**REQUIREMENT**: Every line in the records below with the string "most" is to be copied out.

↓↓↓

### src/core/clps_pkg.sv
// Shared constants for the custom transmit pulse shape block.
package clps_pkg;

    // Width of the register address and page select.
    localparam int ADDR_W = 5;
    localparam int PAGE_W = 3;

    // Page that holds the pulse level registers.
    localparam logic [2:0] PAGE_PULSE = 3'h2;

    // Register offsets inside the page.
    localparam logic [4:0] OFS_SLOT_ONE   = 5'h1C;
    localparam logic [4:0] OFS_SLOT_TWO   = 5'h1D;
    localparam logic [4:0] OFS_SLOT_THREE = 5'h1E;
    localparam logic [4:0] OFS_SLOT_FOUR  = 5'h1F;

    // Field layout of a pulse level register.
    localparam int SIGN_BIT = 6;
    localparam int MAG_MSB  = 5;
    localparam int MAG_W    = 6;
    localparam int LVL_W    = 7;

    // Value of every pulse level register after reset.
    localparam logic [6:0] LEVEL_RST = 7'h00;

    // Time slot length: a quarter of a 488 ns bit cell.
    localparam int SLOT_TIME_NS  = 122;
    localparam int CLK_PERIOD_NS = 50;
    // Longest time, so rounded down, never below one cycle.
    localparam int SLOT_CYCLES   = (SLOT_TIME_NS / CLK_PERIOD_NS) < 1 ? 1 :
                                   (SLOT_TIME_NS / CLK_PERIOD_NS);

    // Number of time slots in one bit cell.
    localparam int NUM_SLOTS = 4;

    // Waveform generator states.
    typedef enum logic [0:0] {
        CLPS_IDLE = 1'b0,
        CLPS_RUN  = 1'b1
    } clps_state_t;

endpackage

### src/core/clps_slot_reg.sv
`timescale 1ns/10ps
`default_nettype none

// One pulse level register: a sign bit and a six bit magnitude.
module clps_slot_reg #(
    parameter logic [4:0] OFFSET = 5'h1C
) (
    input  wire logic       ref_clk,
    input  wire logic       sys_rst,
    input  wire logic       wr_en,
    input  wire logic [2:0] reg_page,
    input  wire logic [4:0] reg_addr,
    input  wire logic [7:0] reg_wdata,
    output logic      [6:0] level_r
);

    // Next value of the stored sign and magnitude.
    logic [6:0] level_nxt;
    // High when this register is the target of the current write.
    logic       hit;

    // A write to this page and offset loads bits 6..0; bit 7 is dropped.
    always_comb begin
        hit       = wr_en && (reg_page == clps_pkg::PAGE_PULSE) && (reg_addr == OFFSET);
        level_nxt = level_r;
        if (hit) begin
            level_nxt = reg_wdata[6:0];
        end
    end

    // Storage, cleared to zero by reset.
    always_ff @(posedge ref_clk or posedge sys_rst) begin
        if (sys_rst) begin
            level_r <= clps_pkg::LEVEL_RST;
        end else begin
            level_r <= level_nxt;
        end
    end
endmodule

`default_nettype wire

### src/core/custom_line_pulse_shape.sv
// Functional notes
// - Sign one gives positive level for a positive-going mark.
// - Sign zero gives negative slot level.
// - Slot one magnitude bits 5..0, reset zero.
// - Magnitude is unsigned, bit 5 most significant.
// - Slot two sign and magnitude, reset zero.
// - Slot three sign and magnitude, reset zero.
// - Slot four at offset 1F, reset zero.
`timescale 1ns/10ps
`default_nettype none

// Custom transmit pulse shape: four programmable levels played per bit cell.
module custom_line_pulse_shape #(
    parameter int SLOT_CYCLES = clps_pkg::SLOT_CYCLES
) (
    input  wire logic       ref_clk,
    input  wire logic       sys_rst,
    input  wire logic [2:0] reg_page,
    input  wire logic [4:0] reg_addr,
    input  wire logic       reg_wr_en,
    input  wire logic       reg_rd_en,
    input  wire logic [7:0] reg_wdata,
    output logic      [7:0] reg_rdata_r,
    input  wire logic       cell_start,
    input  wire logic       cell_mark,
    input  wire logic       cell_negative,
    output logic      [6:0] line_level_r,
    output logic      [1:0] slot_index_r,
    output logic            shaping_active_r
);

    // The slot counter is eight bits wide, so longer slots cannot be served.
    if (SLOT_CYCLES < 1 || SLOT_CYCLES > 255) begin : g_bad_slot_cycles
        $error("SLOT_CYCLES must lie between 1 and 255.");
    end

    // Counter end value at the counter's own width.
    localparam logic [7:0] CNT_LAST = 8'(SLOT_CYCLES - 1);

    // Stored sign and magnitude of each slot, index 0 is the first slot.
    logic [6:0] slot_level [4];

    // Generator state and its next values.
    clps_pkg::clps_state_t state_r;
    clps_pkg::clps_state_t state_nxt;
    logic [7:0]            cnt_r;
    logic [7:0]            cnt_nxt;
    logic [1:0]            slot_nxt;
    logic                  mark_r;
    logic                  mark_nxt;
    logic                  neg_r;
    logic                  neg_nxt;
    logic [6:0]            level_nxt;
    logic                  active_nxt;
    // Read data next value.
    logic [7:0]            rdata_nxt;

    // Offsets of the four registers, in slot order.
    localparam logic [4:0] SLOT_OFS [4] = '{clps_pkg::OFS_SLOT_ONE, clps_pkg::OFS_SLOT_TWO,
                                            clps_pkg::OFS_SLOT_THREE, clps_pkg::OFS_SLOT_FOUR};

    // One register instance per time slot.
    for (genvar g = 0; g < clps_pkg::NUM_SLOTS; g++) begin : g_slot
        clps_slot_reg #(
            .OFFSET (SLOT_OFS[g])
        ) u_reg (
            .ref_clk   (ref_clk),
            .sys_rst   (sys_rst),
            .wr_en     (reg_wr_en),
            .reg_page  (reg_page),
            .reg_addr  (reg_addr),
            .reg_wdata (reg_wdata),
            .level_r   (slot_level[g])
        );
    end

    // Turns a stored sign and magnitude into a signed line level.
    function automatic logic [6:0] shape_level(input logic [6:0] cfg, input logic neg);
        logic [6:0] mag;
        logic [6:0] lvl;
        // Unsigned magnitude, bit 5 is its most significant bit.
        mag = {1'b0, cfg[clps_pkg::MAG_MSB:0]};
        if (cfg[clps_pkg::SIGN_BIT]) begin
            lvl = mag;
        end else begin
            lvl = 7'(-mag);
        end
        // A negative going mark mirrors the whole shape.
        if (neg) begin
            lvl = 7'(-lvl);
        end
        return lvl;
    endfunction

    // Register read path: bit 7 and unmapped addresses read zero.
    always_comb begin
        rdata_nxt = reg_rdata_r;
        if (reg_rd_en) begin
            rdata_nxt = 8'h00;
            if (reg_page == clps_pkg::PAGE_PULSE) begin
                case (reg_addr)
                    clps_pkg::OFS_SLOT_ONE: begin
                        rdata_nxt = {1'b0, slot_level[0]};
                    end
                    clps_pkg::OFS_SLOT_TWO: begin
                        rdata_nxt = {1'b0, slot_level[1]};
                    end
                    clps_pkg::OFS_SLOT_THREE: begin
                        rdata_nxt = {1'b0, slot_level[2]};
                    end
                    clps_pkg::OFS_SLOT_FOUR: begin
                        rdata_nxt = {1'b0, slot_level[3]};
                    end
                    default: begin
                        rdata_nxt = 8'h00;
                    end
                endcase
            end
        end
    end

    // Read data register; holds the last answer until the next read.
    always_ff @(posedge ref_clk or posedge sys_rst) begin
        if (sys_rst) begin
            reg_rdata_r <= 8'h00;
        end else begin
            reg_rdata_r <= rdata_nxt;
        end
    end

    // Slot sequencer: a new cell start always restarts at the first slot.
    always_comb begin
        state_nxt = state_r;
        cnt_nxt   = cnt_r;
        slot_nxt  = slot_index_r;
        mark_nxt  = mark_r;
        neg_nxt   = neg_r;
        if (cell_start) begin
            // Latch the cell's polarity and begin slot one.
            state_nxt = clps_pkg::CLPS_RUN;
            cnt_nxt   = 8'h00;
            slot_nxt  = 2'h0;
            mark_nxt  = cell_mark;
            neg_nxt   = cell_negative;
        end else begin
            case (state_r)
                clps_pkg::CLPS_RUN: begin
                    if (cnt_r == CNT_LAST) begin
                        cnt_nxt = 8'h00;
                        if (slot_index_r == 2'h3) begin
                            // Fourth slot done: the cell is over.
                            state_nxt = clps_pkg::CLPS_IDLE;
                            slot_nxt  = 2'h0;
                        end else begin
                            slot_nxt = 2'(slot_index_r + 2'h1);
                        end
                    end else begin
                        cnt_nxt = 8'(cnt_r + 8'h01);
                    end
                end
                default: begin
                    cnt_nxt  = 8'h00;
                    slot_nxt = 2'h0;
                end
            endcase
        end
        // Space cells and idle time drive level zero.
        active_nxt = (state_nxt == clps_pkg::CLPS_RUN);
        level_nxt  = 7'h00;
        if (active_nxt && mark_nxt) begin
            level_nxt = shape_level(slot_level[slot_nxt], neg_nxt);
        end
    end

    // Sequencer and output registers.
    always_ff @(posedge ref_clk or posedge sys_rst) begin
        if (sys_rst) begin
            state_r          <= clps_pkg::CLPS_IDLE;
            cnt_r            <= 8'h00;
            slot_index_r     <= 2'h0;
            mark_r           <= 1'b0;
            neg_r            <= 1'b0;
            line_level_r     <= 7'h00;
            shaping_active_r <= 1'b0;
        end else begin
            state_r          <= state_nxt;
            cnt_r            <= cnt_nxt;
            slot_index_r     <= slot_nxt;
            mark_r           <= mark_nxt;
            neg_r            <= neg_nxt;
            line_level_r     <= level_nxt;
            shaping_active_r <= active_nxt;
        end
    end
endmodule

`default_nettype wire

↑↑↑

**YOUR RESPONSE**:
// - Magnitude is unsigned, bit 5 most significant.
        // Unsigned magnitude, bit 5 is its most significant bit.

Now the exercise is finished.